═══ Source material ═══

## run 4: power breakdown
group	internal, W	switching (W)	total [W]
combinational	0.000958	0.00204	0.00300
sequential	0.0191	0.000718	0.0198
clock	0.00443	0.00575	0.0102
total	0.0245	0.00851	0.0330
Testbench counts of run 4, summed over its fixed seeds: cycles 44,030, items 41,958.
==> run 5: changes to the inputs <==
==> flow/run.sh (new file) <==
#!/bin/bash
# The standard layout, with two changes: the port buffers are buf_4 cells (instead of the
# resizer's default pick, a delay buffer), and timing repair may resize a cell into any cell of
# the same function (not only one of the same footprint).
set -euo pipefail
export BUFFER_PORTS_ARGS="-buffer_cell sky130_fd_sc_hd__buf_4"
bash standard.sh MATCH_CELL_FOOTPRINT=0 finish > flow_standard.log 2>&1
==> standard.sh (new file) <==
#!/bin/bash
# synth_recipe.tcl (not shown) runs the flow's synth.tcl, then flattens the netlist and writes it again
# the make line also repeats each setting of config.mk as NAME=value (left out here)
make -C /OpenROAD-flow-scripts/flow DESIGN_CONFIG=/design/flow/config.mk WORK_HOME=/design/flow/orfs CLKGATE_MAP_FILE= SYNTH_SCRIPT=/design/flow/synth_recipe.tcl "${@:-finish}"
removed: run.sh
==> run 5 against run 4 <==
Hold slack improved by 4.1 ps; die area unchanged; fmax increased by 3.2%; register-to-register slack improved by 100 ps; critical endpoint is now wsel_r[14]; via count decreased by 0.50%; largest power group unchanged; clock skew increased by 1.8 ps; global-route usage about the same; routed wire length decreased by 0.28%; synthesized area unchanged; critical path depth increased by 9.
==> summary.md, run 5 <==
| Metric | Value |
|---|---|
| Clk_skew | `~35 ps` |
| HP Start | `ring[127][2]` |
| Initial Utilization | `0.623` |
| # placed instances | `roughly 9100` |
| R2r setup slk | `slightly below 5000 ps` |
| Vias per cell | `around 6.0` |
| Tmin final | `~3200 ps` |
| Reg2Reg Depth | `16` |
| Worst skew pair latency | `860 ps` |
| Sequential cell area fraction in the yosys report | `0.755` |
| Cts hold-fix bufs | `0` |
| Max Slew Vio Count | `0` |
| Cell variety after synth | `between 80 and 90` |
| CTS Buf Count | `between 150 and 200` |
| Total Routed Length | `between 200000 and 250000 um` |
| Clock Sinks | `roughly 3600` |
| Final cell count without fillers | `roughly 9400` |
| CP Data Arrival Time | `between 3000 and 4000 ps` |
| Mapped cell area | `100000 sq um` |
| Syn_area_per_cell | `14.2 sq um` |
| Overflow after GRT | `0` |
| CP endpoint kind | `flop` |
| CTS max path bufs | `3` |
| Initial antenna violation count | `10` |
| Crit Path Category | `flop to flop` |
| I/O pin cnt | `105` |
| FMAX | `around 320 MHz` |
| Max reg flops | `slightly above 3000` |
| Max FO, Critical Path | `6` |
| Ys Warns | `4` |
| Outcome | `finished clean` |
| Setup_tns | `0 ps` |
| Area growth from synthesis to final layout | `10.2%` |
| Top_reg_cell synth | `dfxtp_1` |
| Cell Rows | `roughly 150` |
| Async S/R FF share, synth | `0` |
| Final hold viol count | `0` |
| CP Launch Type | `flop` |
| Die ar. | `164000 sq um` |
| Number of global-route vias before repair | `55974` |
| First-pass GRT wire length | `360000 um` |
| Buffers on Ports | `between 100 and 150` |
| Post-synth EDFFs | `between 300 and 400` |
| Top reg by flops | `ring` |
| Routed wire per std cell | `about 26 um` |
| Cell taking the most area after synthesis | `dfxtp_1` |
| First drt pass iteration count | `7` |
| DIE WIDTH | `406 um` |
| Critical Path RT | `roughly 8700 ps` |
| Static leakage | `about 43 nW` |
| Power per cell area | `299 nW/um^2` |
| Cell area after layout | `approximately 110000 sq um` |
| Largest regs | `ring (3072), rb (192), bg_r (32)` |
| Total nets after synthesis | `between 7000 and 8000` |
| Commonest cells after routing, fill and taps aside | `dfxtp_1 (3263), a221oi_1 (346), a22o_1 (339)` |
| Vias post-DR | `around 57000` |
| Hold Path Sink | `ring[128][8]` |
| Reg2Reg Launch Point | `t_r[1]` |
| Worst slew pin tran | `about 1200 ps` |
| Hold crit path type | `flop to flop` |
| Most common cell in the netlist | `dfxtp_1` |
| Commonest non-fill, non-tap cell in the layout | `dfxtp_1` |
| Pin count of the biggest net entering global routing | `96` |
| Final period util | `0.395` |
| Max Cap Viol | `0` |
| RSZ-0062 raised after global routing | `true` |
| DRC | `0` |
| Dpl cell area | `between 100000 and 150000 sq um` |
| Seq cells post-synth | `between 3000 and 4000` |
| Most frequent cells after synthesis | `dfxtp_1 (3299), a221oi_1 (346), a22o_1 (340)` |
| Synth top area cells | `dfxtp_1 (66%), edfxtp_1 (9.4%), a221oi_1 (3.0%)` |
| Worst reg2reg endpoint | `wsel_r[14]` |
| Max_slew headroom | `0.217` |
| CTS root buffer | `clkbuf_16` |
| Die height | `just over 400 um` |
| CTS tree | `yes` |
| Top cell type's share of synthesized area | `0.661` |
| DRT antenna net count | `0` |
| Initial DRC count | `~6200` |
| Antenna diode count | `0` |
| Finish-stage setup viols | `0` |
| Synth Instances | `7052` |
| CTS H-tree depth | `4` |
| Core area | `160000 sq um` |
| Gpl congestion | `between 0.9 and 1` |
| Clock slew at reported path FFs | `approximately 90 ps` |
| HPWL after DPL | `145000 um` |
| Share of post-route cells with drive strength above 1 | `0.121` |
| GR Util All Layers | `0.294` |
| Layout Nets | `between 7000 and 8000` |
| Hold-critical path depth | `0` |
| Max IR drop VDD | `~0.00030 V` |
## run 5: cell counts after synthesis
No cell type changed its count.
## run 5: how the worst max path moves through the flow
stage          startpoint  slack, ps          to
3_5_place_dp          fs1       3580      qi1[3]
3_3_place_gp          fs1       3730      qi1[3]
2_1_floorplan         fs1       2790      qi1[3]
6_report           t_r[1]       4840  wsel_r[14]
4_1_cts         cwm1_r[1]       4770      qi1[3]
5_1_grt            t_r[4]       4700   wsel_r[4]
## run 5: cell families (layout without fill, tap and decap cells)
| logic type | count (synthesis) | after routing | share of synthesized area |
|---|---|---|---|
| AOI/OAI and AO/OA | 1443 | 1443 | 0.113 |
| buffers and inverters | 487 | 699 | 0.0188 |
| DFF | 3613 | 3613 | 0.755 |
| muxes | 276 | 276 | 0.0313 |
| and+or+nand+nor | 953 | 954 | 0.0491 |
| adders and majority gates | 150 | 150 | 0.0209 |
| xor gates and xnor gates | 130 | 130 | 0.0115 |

═══

Work task
From the listing above, reproduce all the lines exactly.

Solved problem
## run 4: power breakdown
group	internal, W	switching (W)	total [W]
combinational	0.000958	0.00204	0.00300
sequential	0.0191	0.000718	0.0198
clock	0.00443	0.00575	0.0102
total	0.0245	0.00851	0.0330
Testbench counts of run 4, summed over its fixed seeds: cycles 44,030, items 41,958.
==> run 5: changes to the inputs <==
==> flow/run.sh (new file) <==
#!/bin/bash
# The standard layout, with two changes: the port buffers are buf_4 cells (instead of the
# resizer's default pick, a delay buffer), and timing repair may resize a cell into any cell of
# the same function (not only one of the same footprint).
set -euo pipefail
export BUFFER_PORTS_ARGS="-buffer_cell sky130_fd_sc_hd__buf_4"
bash standard.sh MATCH_CELL_FOOTPRINT=0 finish > flow_standard.log 2>&1
==> standard.sh (new file) <==
#!/bin/bash
# synth_recipe.tcl (not shown) runs the flow's synth.tcl, then flattens the netlist and writes it again
# the make line also repeats each setting of config.mk as NAME=value (left out here)
make -C /OpenROAD-flow-scripts/flow DESIGN_CONFIG=/design/flow/config.mk WORK_HOME=/design/flow/orfs CLKGATE_MAP_FILE= SYNTH_SCRIPT=/design/flow/synth_recipe.tcl "${@:-finish}"
removed: run.sh
==> run 5 against run 4 <==
Hold slack improved by 4.1 ps; die area unchanged; fmax increased by 3.2%; register-to-register slack improved by 100 ps; critical endpoint is now wsel_r[14]; via count decreased by 0.50%; largest power group unchanged; clock skew increased by 1.8 ps; global-route usage about the same; routed wire length decreased by 0.28%; synthesized area unchanged; critical path depth increased by 9.
==> summary.md, run 5 <==
| Metric | Value |
|---|---|
| Clk_skew | `~35 ps` |
| HP Start | `ring[127][2]` |
| Initial Utilization | `0.623` |
| # placed instances | `roughly 9100` |
| R2r setup slk | `slightly below 5000 ps` |
| Vias per cell | `around 6.0` |
| Tmin final | `~3200 ps` |
| Reg2Reg Depth | `16` |
| Worst skew pair latency | `860 ps` |
| Sequential cell area fraction in the yosys report | `0.755` |
| Cts hold-fix bufs | `0` |
| Max Slew Vio Count | `0` |
| Cell variety after synth | `between 80 and 90` |
| CTS Buf Count | `between 150 and 200` |
| Total Routed Length | `between 200000 and 250000 um` |
| Clock Sinks | `roughly 3600` |
| Final cell count without fillers | `roughly 9400` |
| CP Data Arrival Time | `between 3000 and 4000 ps` |
| Mapped cell area | `100000 sq um` |
| Syn_area_per_cell | `14.2 sq um` |
| Overflow after GRT | `0` |
| CP endpoint kind | `flop` |
| CTS max path bufs | `3` |
| Initial antenna violation count | `10` |
| Crit Path Category | `flop to flop` |
| I/O pin cnt | `105` |
| FMAX | `around 320 MHz` |
| Max reg flops | `slightly above 3000` |
| Max FO, Critical Path | `6` |
| Ys Warns | `4` |
| Outcome | `finished clean` |
| Setup_tns | `0 ps` |
| Area growth from synthesis to final layout | `10.2%` |
| Top_reg_cell synth | `dfxtp_1` |
| Cell Rows | `roughly 150` |
| Async S/R FF share, synth | `0` |
| Final hold viol count | `0` |
| CP Launch Type | `flop` |
| Die ar. | `164000 sq um` |
| Number of global-route vias before repair | `55974` |
| First-pass GRT wire length | `360000 um` |
| Buffers on Ports | `between 100 and 150` |
| Post-synth EDFFs | `between 300 and 400` |
| Top reg by flops | `ring` |
| Routed wire per std cell | `about 26 um` |
| Cell taking the most area after synthesis | `dfxtp_1` |
| First drt pass iteration count | `7` |
| DIE WIDTH | `406 um` |
| Critical Path RT | `roughly 8700 ps` |
| Static leakage | `about 43 nW` |
| Power per cell area | `299 nW/um^2` |
| Cell area after layout | `approximately 110000 sq um` |
| Largest regs | `ring (3072), rb (192), bg_r (32)` |
| Total nets after synthesis | `between 7000 and 8000` |
| Commonest cells after routing, fill and taps aside | `dfxtp_1 (3263), a221oi_1 (346), a22o_1 (339)` |
| Vias post-DR | `around 57000` |
| Hold Path Sink | `ring[128][8]` |
| Reg2Reg Launch Point | `t_r[1]` |
| Worst slew pin tran | `about 1200 ps` |
| Hold crit path type | `flop to flop` |
| Most common cell in the netlist | `dfxtp_1` |
| Commonest non-fill, non-tap cell in the layout | `dfxtp_1` |
| Pin count of the biggest net entering global routing | `96` |
| Final period util | `0.395` |
| Max Cap Viol | `0` |
| RSZ-0062 raised after global routing | `true` |
| DRC | `0` |
| Dpl cell area | `between 100000 and 150000 sq um` |
| Seq cells post-synth | `between 3000 and 4000` |
| Most frequent cells after synthesis | `dfxtp_1 (3299), a221oi_1 (346), a22o_1 (340)` |
| Synth top area cells | `dfxtp_1 (66%), edfxtp_1 (9.4%), a221oi_1 (3.0%)` |
| Worst reg2reg endpoint | `wsel_r[14]` |
| Max_slew headroom | `0.217` |
| CTS root buffer | `clkbuf_16` |
| Die height | `just over 400 um` |
| CTS tree | `yes` |
| Top cell type's share of synthesized area | `0.661` |
| DRT antenna net count | `0` |
| Initial DRC count | `~6200` |
| Antenna diode count | `0` |
| Finish-stage setup viols | `0` |
| Synth Instances | `7052` |
| CTS H-tree depth | `4` |
| Core area | `160000 sq um` |
| Gpl congestion | `between 0.9 and 1` |
| Clock slew at reported path FFs | `approximately 90 ps` |
| HPWL after DPL | `145000 um` |
| Share of post-route cells with drive strength above 1 | `0.121` |
| GR Util All Layers | `0.294` |
| Layout Nets | `between 7000 and 8000` |
| Hold-critical path depth | `0` |
| Max IR drop VDD | `~0.00030 V` |
## run 5: cell counts after synthesis
No cell type changed its count.
## run 5: how the worst max path moves through the flow
stage          startpoint  slack, ps          to
3_5_place_dp          fs1       3580      qi1[3]
3_3_place_gp          fs1       3730      qi1[3]
2_1_floorplan         fs1       2790      qi1[3]
6_report           t_r[1]       4840  wsel_r[14]
4_1_cts         cwm1_r[1]       4770      qi1[3]
5_1_grt            t_r[4]       4700   wsel_r[4]
## run 5: cell families (layout without fill, tap and decap cells)
| logic type | count (synthesis) | after routing | share of synthesized area |
|---|---|---|---|
| AOI/OAI and AO/OA | 1443 | 1443 | 0.113 |
| buffers and inverters | 487 | 699 | 0.0188 |
| DFF | 3613 | 3613 | 0.755 |
| muxes | 276 | 276 | 0.0313 |
| and+or+nand+nor | 953 | 954 | 0.0491 |
| adders and majority gates | 150 | 150 | 0.0209 |
| xor gates and xnor gates | 130 | 130 | 0.0115 |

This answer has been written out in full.